Progress In Electromagnetics Research, Vol. 115, 289-301, 2011
doi:10.2528/PIER11022109 | Google Scholar

Abstract
The design and measured results of a compact, low cost, low conversion loss microstrip single balanced Schottky diodes mixer is proposed. This mixer is designed for Ka-band satellite transponder simulator to convert the 30 GHz radio-frequency (RF) signal down to the 20 GHz intermediate-frequency (IF) signal with 9.8 GHz local oscillator (LO) frequency.
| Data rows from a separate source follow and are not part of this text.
## src/shared/aoc_pkg.sv

```systemverilog
package aoc_pkg;

  // Channels and data layout
  localparam int          NCH          = 2;
  localparam int          DW           = 12;
  localparam int          ACR_W        = 10;
  localparam int          FIFO_DEPTH   = 4;
  localparam int          FIFO_AW      = 2;
  localparam int          TAG_LSB      = 12;

  // Conversion timing, in conversion-clock periods and peripheral clocks
  localparam int          CLK_DIV      = 2;
  localparam logic [4:0]  CONV_PERIODS = 5'h19;
  localparam int          EOC_LATE     = 2;

  // Start-up code to peripheral clock periods
  localparam logic [11:0] SU_STEP_LO   = 12'h008;
  localparam logic [11:0] SU_BASE_MID  = 12'h040;
  localparam logic [11:0] SU_STEP_MID  = 12'h010;
  localparam logic [11:0] SU_BASE_HI   = 12'h200;
  localparam logic [11:0] SU_STEP_HI   = 12'h040;
  localparam logic [5:0]  SU_CODE_MID  = 6'h04;
  localparam logic [5:0]  SU_CODE_HI   = 6'h08;

  // Register offsets reported on a protection violation
  localparam logic [7:0]  OFF_MR       = 8'h04;
  localparam logic [7:0]  OFF_CHER     = 8'h10;
  localparam logic [7:0]  OFF_CHDR     = 8'h14;
  localparam logic [7:0]  OFF_ACR      = 8'h94;

  // Trigger source codes
  localparam logic [2:0]  TRG_PIN      = 3'h0;
  localparam logic [2:0]  TRG_RESERVED = 3'h6;

  typedef enum logic [2:0] {
    ST_IDLE    = 3'h0,
    ST_STARTUP = 3'h1,
    ST_WAIT    = 3'h3,
    ST_CONVERT = 3'h2,
    ST_SETTLE  = 3'h6
  } aoc_state_e;

endpackage

```

## src/rtl/aoc_fifo.sv

```systemverilog
module aoc_fifo
  import aoc_pkg::*;
#(
  parameter int W     = 16,
  parameter int DEPTH = 4,
  parameter int AW    = 2
) (
  // Clock and reset
  input  wire logic          mclk,
  input  wire logic          rstn,
  // Fill side
  input  wire logic          push,
  input  wire logic [W-1:0]  push_data,
  // Drain side
  input  wire logic          pop,
  output logic      [W-1:0]  pop_data,
  // Level
  output logic      [AW:0]   count,
  output logic               full,
  output logic               empty
);

  typedef struct packed {
    logic [DEPTH-1:0][W-1:0] mem;
    logic [AW-1:0]           wr;
    logic [AW-1:0]           rd;
    logic [AW:0]             cnt;
  } aoc_fifo_s;

  aoc_fifo_s s;
  aoc_fifo_s next_s;
  logic      do_push;
  logic      do_pop;

  assign full     = (s.cnt == (AW+1)'(DEPTH));
  assign empty    = (s.cnt == '0);
  assign count    = s.cnt;
  assign pop_data = s.mem[s.rd];

  // Pointers wrap naturally, so DEPTH must be a power of two
  always_comb begin
    next_s  = s;
    do_push = push & ~full;
    do_pop  = pop & ~empty;
    if (do_push) begin
      next_s.mem[s.wr] = push_data;
      next_s.wr        = s.wr + AW'(1);
    end
    if (do_pop) begin
      next_s.rd = s.rd + AW'(1);
    end
    next_s.cnt = s.cnt + (AW+1)'(do_push) - (AW+1)'(do_pop);
  end

  always_ff @(posedge mclk) begin
    if (!rstn) begin
      s <= '0;
    end else begin
      s <= next_s;
    end
  end

endmodule // aoc_fifo

```

## src/rtl/aoc_analog_output_controller.sv

```systemverilog
module aoc_analog_output_controller
  import aoc_pkg::*;
(
  // Clock and reset
  input  wire logic                 mclk,
  input  wire logic                 rstn,
  // Mode register write
  input  wire logic                 mode_wr,
  input  wire logic                 mode_trigger_enable,
  input  wire logic [2:0]           mode_trigger_source_select,
  input  wire logic                 mode_word,
  input  wire logic [1:0]           mode_user_sel,
  input  wire logic                 mode_tag,
  input  wire logic                 mode_max_speed_mode,
  input  wire logic [5:0]           mode_startup,
  // Channel enable and disable
  input  wire logic                 chan_enable_wr,
  input  wire logic                 chan_disable_wr,
  input  wire logic [NCH-1:0]       chan_mask,
  // Analog current
  input  wire logic                 acr_wr,
  input  wire logic [ACR_W-1:0]     acr_wdata,
  // Conversion data
  input  wire logic                 cdr_wr,
  input  wire logic [31:0]          cdr_wdata,
  // Status reads
  input  wire logic                 isr_rd,
  input  wire logic                 wpsr_rd,
  // Protection and interrupt masks
  input  wire logic                 write_protect_enable,
  input  wire logic                 eoc_irq_en,
  input  wire logic                 transmit_ready_flag_irq_en,
  // Trigger sources
  input  wire logic                 external_trigger_pin,
  input  wire logic [2:0]           tio_trig,
  input  wire logic [1:0]           pwm_event,
  // Outputs
  output logic [NCH-1:0][DW-1:0]    analog_output_lines,
  output logic [NCH-1:0]            chan_status,
  output logic [ACR_W-1:0]          acr,
  output logic                      active,
  output logic                      transmit_ready_flag,
  output logic                      eoc,
  output logic                      protect_violation_flag,
  output logic [7:0]                protect_violation_source,
  output logic                      irq
);

  typedef struct packed {
    aoc_state_e               st;
    logic                     div;
    logic [11:0]              cnt;
    logic [5:0]               conv_cyc;
    logic [EOC_LATE-1:0]      eoc_pipe;
    logic                     pend;
    logic [15:0]              pend_data;
    logic [15:0]              item;
    logic                     s1;
    logic                     s2;
    logic                     s3;
    logic                     lvl;
    logic [2:0]               tio_prev;
    logic [1:0]               pwm_prev;
    logic                     trigger_enable;
    logic [2:0]               trigger_source_select;
    logic                     word;
    logic [1:0]               user_sel;
    logic                     tag;
    logic                     max_speed_mode;
    logic [5:0]               startup;
    logic [NCH-1:0]           chan_en;
    logic [ACR_W-1:0]         acr;
    logic [NCH-1:0][DW-1:0]   out;
    logic                     eoc;
    logic                     tx_ready;
    logic                     wp_flag;
    logic [7:0]               wp_src;
    logic                     irq;
    logic                     active;
  } aoc_state_s;

  aoc_state_s          s;
  aoc_state_s          next_s;
  logic                dac_en;
  logic [7:0]          rise;
  logic                trig_rise;
  logic                prot_wr;
  logic                viol;
  logic                push;
  logic [15:0]         push_data;
  logic                pop;
  logic                out_wr;
  logic [1:0]          sel;
  logic [FIFO_AW:0]    next_count;
  logic [FIFO_AW:0]    free;
  logic [FIFO_AW:0]    need;
  logic [15:0]         fifo_data;
  logic [FIFO_AW:0]    fifo_count;
  logic                fifo_full;
  logic                fifo_empty;

  function automatic logic [11:0] startup_cycles(input logic [5:0] code);
    logic [11:0] ext;
    ext = {6'h00, code};
    if (code < SU_CODE_MID) begin
      startup_cycles = ext * SU_STEP_LO;
    end else if (code < SU_CODE_HI) begin
      startup_cycles = SU_BASE_MID + (ext - 12'(SU_CODE_MID)) * SU_STEP_MID;
    end else begin
      startup_cycles = SU_BASE_HI + (ext - 12'(SU_CODE_HI)) * SU_STEP_HI;
    end
  endfunction

  aoc_fifo #(
    .W     (16),
    .DEPTH (FIFO_DEPTH),
    .AW    (FIFO_AW)
  ) aoc_fifo_inst (
    .mclk      (mclk),
    .rstn      (rstn),
    .push      (push),
    .push_data (push_data),
    .pop       (pop),
    .pop_data  (fifo_data),
    .count     (fifo_count),
    .full      (fifo_full),
    .empty     (fifo_empty)
  );

  always_comb begin
    next_s = s;
    // Divide by two: one enable every other peripheral clock
    dac_en     = s.div;
    next_s.div = ~s.div;

    // Pin trigger: a rising change counts once the second and third stages agree
    next_s.s1 = external_trigger_pin;
    next_s.s2 = s.s1;
    next_s.s3 = s.s2;
    if (s.s2 == s.s3) begin
      next_s.lvl = s.s3;
    end
    rise[0]         = (s.s2 == s.s3) & s.s3 & ~s.lvl;
    rise[3:1]       = tio_trig & ~s.tio_prev;
    rise[5:4]       = pwm_event & ~s.pwm_prev;
    rise[7:6]       = 2'h0;
    next_s.tio_prev = tio_trig;
    next_s.pwm_prev = pwm_event;
    // Reserved codes never fire
    trig_rise = rise[s.trigger_source_select];

    // Write protection
    prot_wr = mode_wr | chan_enable_wr | chan_disable_wr | acr_wr;
    viol    = write_protect_enable & prot_wr;
    if (viol) begin
      next_s.wp_flag = 1'b1;
      if (mode_wr) begin
        next_s.wp_src = OFF_MR;
      end else if (chan_enable_wr) begin
        next_s.wp_src = OFF_CHER;
      end else if (chan_disable_wr) begin
        next_s.wp_src = OFF_CHDR;
      end else begin
        next_s.wp_src = OFF_ACR;
      end
    end else if (wpsr_rd) begin
      next_s.wp_flag = 1'b0;
    end
    if (!write_protect_enable) begin
      if (mode_wr) begin
        next_s.trigger_enable    = mode_trigger_enable;
        next_s.trigger_source_select   = mode_trigger_source_select;
        next_s.word     = mode_word;
        next_s.user_sel = mode_user_sel;
        next_s.tag      = mode_tag;
        next_s.max_speed_mode     = mode_max_speed_mode;
        next_s.startup  = mode_startup;
      end
      if (chan_enable_wr) begin
        next_s.chan_en = next_s.chan_en | chan_mask;
      end
      // Disable wins when both strike the same channel
      if (chan_disable_wr) begin
        next_s.chan_en = next_s.chan_en & ~chan_mask;
      end
      if (acr_wr) begin
        next_s.acr = acr_wdata;
      end
    end

    // Data entry: a word write parks its high half for one cycle
    push        = s.pend | (cdr_wr & ~s.pend);
    push_data   = s.pend ? s.pend_data : cdr_wdata[15:0];
    next_s.pend = 1'b0;
    if (cdr_wr && !s.pend && s.word) begin
      next_s.pend      = 1'b1;
      next_s.pend_data = cdr_wdata[31:16];
    end

    // Conversion engine
    pop             = 1'b0;
    out_wr          = 1'b0;
    sel             = s.tag ? s.item[TAG_LSB+1:TAG_LSB] : s.user_sel;
    next_s.eoc_pipe = {s.eoc_pipe[EOC_LATE-2:0], 1'b0};
    if (s.st == ST_CONVERT) begin
      next_s.conv_cyc = s.conv_cyc + 6'h01;
    end
    unique case (s.st)
      ST_IDLE: begin
        if (s.chan_en != '0 && !fifo_empty) begin
          next_s.st     = ST_STARTUP;
          next_s.cnt    = startup_cycles(s.startup);
          next_s.active = 1'b1;
        end
      end
      ST_STARTUP: begin
        if (s.cnt == '0) begin
          next_s.st = ST_WAIT;
        end else begin
          next_s.cnt = s.cnt - 12'h001;
        end
      end
      ST_WAIT: begin
        // Trigger enable is read live, so clearing it releases a waiting item
        if (s.chan_en != '0 && !fifo_empty && (!s.trigger_enable || trig_rise)) begin
          pop             = 1'b1;
          next_s.item     = fifo_data;
          next_s.cnt      = '0;
          next_s.conv_cyc = '0;
          next_s.st       = ST_CONVERT;
        end
      end
      ST_CONVERT: begin
        if (dac_en) begin
          if (s.cnt == 12'(CONV_PERIODS - 5'h01)) begin
            out_wr             = 1'b1;
            next_s.eoc_pipe[0] = 1'b1;
            // Max speed skips the end-of-cycle wait
            next_s.st          = s.max_speed_mode ? ST_WAIT : ST_SETTLE;
          end else begin
            next_s.cnt = s.cnt + 12'h001;
          end
        end
      end
      ST_SETTLE: begin
        if (s.eoc_pipe[EOC_LATE-1]) begin
          next_s.st = ST_WAIT;
        end
      end
      default: begin
        next_s.st = ST_IDLE;
      end
    endcase
    // Tag codes beyond the channel count convert but drive nothing
    if (out_wr && sel < 2'(NCH)) begin
      next_s.out[sel[0]] = s.item[DW-1:0];
    end
    if (s.chan_en == '0) begin
      next_s.st     = ST_IDLE;
      next_s.active = 1'b0;
    end

    // End of conversion: set wins over the clearing read
    if (s.eoc_pipe[EOC_LATE-1]) begin
      next_s.eoc = 1'b1;
    end else if (isr_rd) begin
      next_s.eoc = 1'b0;
    end

    // Ready is registered from next occupancy so it never lags a fill
    next_count = fifo_count + (FIFO_AW+1)'(push & ~fifo_full) - (FIFO_AW+1)'(pop);
    free       = (FIFO_AW+1)'(FIFO_DEPTH) - next_count;
    need       = next_s.word ? (FIFO_AW+1)'(2) : (FIFO_AW+1)'(1);
    next_s.tx_ready = !next_s.pend && next_s.chan_en != '0 && free >= need;
    next_s.irq = (next_s.eoc & eoc_irq_en) | (next_s.tx_ready & transmit_ready_flag_irq_en);
  end

  always_ff @(posedge mclk) begin
    if (!rstn) begin
      s <= '0;
    end else begin
      s <= next_s;
    end
  end

  assign analog_output_lines      = s.out;
  assign chan_status              = s.chan_en;
  assign acr                      = s.acr;
  assign active                   = s.active;
  assign transmit_ready_flag      = s.tx_ready;
  assign eoc                      = s.eoc;
  assign protect_violation_flag   = s.wp_flag;
  assign protect_violation_source = s.wp_src;
  assign irq                      = s.irq;

  a_conv_length: assert property (@(posedge mclk) disable iff (!rstn)
    out_wr |-> (s.conv_cyc == 6'd48 || s.conv_cyc == 6'd49))
    else $error("conversion length not 25 conversion periods");

  a_eoc_follows: assert property (@(posedge mclk) disable iff (!rstn)
    out_wr |-> ##3 s.eoc)
    else $error("end flag missing after conversion");

  a_eoc_clear: assert property (@(posedge mclk) disable iff (!rstn)
    (isr_rd && !s.eoc_pipe[1]) |=> !s.eoc)
    else $error("status read did not clear end flag");

  a_idle_no_chan: assert property (@(posedge mclk) disable iff (!rstn)
    (s.chan_en == '0) |=> (s.st == ST_IDLE && !s.active))
    else $error("controller active with no channel");

  a_free_start: assert property (@(posedge mclk) disable iff (!rstn)
    (s.st == ST_WAIT && !s.trigger_enable && !fifo_empty && s.chan_en != '0) |=> s.st == ST_CONVERT)
    else $error("free-running conversion did not start");

  a_trig_wait: assert property (@(posedge mclk) disable iff (!rstn)
    (s.st == ST_WAIT && s.trigger_enable && !trig_rise) |=> s.st != ST_CONVERT)
    else $error("conversion started without trigger edge");

  a_ready_full: assert property (@(posedge mclk) disable iff (!rstn)
    (fifo_full || s.pend) |-> !s.tx_ready)
    else $error("ready flag high while unable to accept");

  a_half_push: assert property (@(posedge mclk) disable iff (!rstn)
    (cdr_wr && !s.word && s.tx_ready) |-> (push && push_data == cdr_wdata[15:0]) ##1 !s.pend)
    else $error("half-word write pushed wrong data");

  a_word_push: assert property (@(posedge mclk) disable iff (!rstn)
    (cdr_wr && s.word && s.tx_ready) |=> (push && push_data == $past(cdr_wdata[31:16])))
    else $error("word write high half not pushed next");

  a_wp_block: assert property (@(posedge mclk) disable iff (!rstn)
    (write_protect_enable && mode_wr) |=>
      (s.wp_flag && s.wp_src == OFF_MR && s.trigger_enable == $past(s.trigger_enable)))
    else $error("protected mode write not blocked");

  a_wp_clear: assert property (@(posedge mclk) disable iff (!rstn)
    (wpsr_rd && !viol) |=> !s.wp_flag)
    else $error("violation flag not cleared by read");

  c_word_write: cover property (@(posedge mclk) disable iff (!rstn)
    cdr_wr && s.word && s.tx_ready);
  c_trig_conv: cover property (@(posedge mclk) disable iff (!rstn)
    s.st == ST_WAIT && s.trigger_enable && pop);
  c_max_speed: cover property (@(posedge mclk) disable iff (!rstn)
    out_wr && s.max_speed_mode ##1 pop);
  c_violation: cover property (@(posedge mclk) disable iff (!rstn)
    viol && wpsr_rd);

endmodule // aoc_analog_output_controller

```
File: config.mk
export PLATFORM = sky130hd
export DESIGN_NAME = kms_shift_engine
export DESIGN_NICKNAME = d
export VERILOG_FILES = /design/src/hw/kms_pkg.sv /design/src/hw/kms_shift_engine.sv
export VERILOG_INCLUDE_DIRS = /design/src /design/src/hw
export SDC_FILE = /design/constraint.sdc
export NUM_CORES = 1
export LEC_CHECK = 0
export BUFFER_PORTS_ARGS = -buffer_cell sky130_fd_sc_hd__buf_4
export CORE_ASPECT_RATIO = 2
export CORE_UTILIZATION = 64
export DETAILED_ROUTE_END_ITERATION = 16
export PLACE_DENSITY = 0.92
export SYNTH_ARGS = -nofsm -noshare
export SYNTH_HDL_FRONTEND = slang
export SYNTH_SLANG_ARGS = --single-unit
File: constraint.sdc
create_clock -name clk -period 9.36 [get_ports clk]
set_input_delay 1.872 -clock clk [delete_from_list [all_inputs] [get_ports clk]]
set_output_delay 1.872 -clock clk [all_outputs]
set_load 0.01 [all_outputs]
File: src/hw/kms_defs.svh
// Purpose: constants for the keyboard/mouse shift engine
// Assumes: byte-wide register port, 3-bit word address
// Notes: register offsets are word indices on the plain port
`ifndef KMS_DEFS_SVH
`define KMS_DEFS_SVH

`define KMS_ADDR_W 3
`define KMS_OFS_DATA 3'h0
`define KMS_OFS_STATUS 3'h1
`define KMS_OFS_CONTROL 3'h2
`define KMS_OFS_LINE_OUT 3'h3
`define KMS_OFS_LINE_IN 3'h4
`define KMS_OFS_IRQ_EN 3'h5

`define KMS_RST_CONTROL 8'h00
`define KMS_RST_LINE_OUT 6'h07
`define KMS_RST_IRQ_EN 3'h0
`define KMS_RST_DATA 8'h00

// debounce select above this value saturates at the longest window
`define KMS_IDB_MAX 3'h5
`define KMS_DB_CNT_W 6

// falling-edge counts after the start bit
`define KMS_LAST_DATA_FALL 4'h8
`define KMS_PARITY_FALL 4'h9
`define KMS_STOP_FALL 4'hA

`endif

File: src/hw/kms_pkg.sv
// Purpose: types shared by the shift engine
// Assumes: nothing beyond SystemVerilog packages
// Notes: struct layouts match the register bit order
package kms_pkg;

  typedef enum logic [1:0] {
    KMS_INACTIVE = 2'h0,
    KMS_IDLE = 2'h1,
    KMS_ACTIVE = 2'h3,
    KMS_END = 2'h2
  } kms_state_t;

  typedef struct packed {
    logic reserved;
    logic stop_bit_fault_flag;
    logic [2:0] active_channel;
    logic parity_fault_flag;
    logic transfer_done_flag;
    logic start_seen_flag;
  } kms_status_t;

  typedef struct packed {
    logic weak_pullup_enable;
    logic [2:0] input_debounce_field;
    logic [1:0] high_drive;
    logic transmit_direction;
    logic engine_enable;
  } kms_control_t;

  typedef struct packed {
    logic [2:0] channel_enable;
    logic [2:0] data_drive_bit;
  } kms_line_out_t;

endpackage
This design takes full advantage of the frequency relationship of the RF, IF and LO, which is 3 : 2 : 1. A microstrip rat-race ring is designed at the LO frequency, which also functions as a 180-degree hybrid coupler at the RF frequency by its intrinsic multi-band characteristic. The amplitude and phase balance at both LO and RF frequency are analyzed, which guarantee the state-of-art performance of this single balanced mixer. The multi-function open/short stubs and a lowpass filter (LPF) with bonding wires across the rat-race ring are optimized to realize this low conversion loss mixer. The measured results show that the conversion loss is less than 9 dB at the IF frequency from 20.0 to 21.6 GHz, and the power of the second harmonic of LO is -45dBm with +6.5dBm LO drive power. The 3rd order inter-modulation products (IMD3) could be lower than -50 dBc with LO power higher than +7.8dBm at the input RF power of -15 dBm.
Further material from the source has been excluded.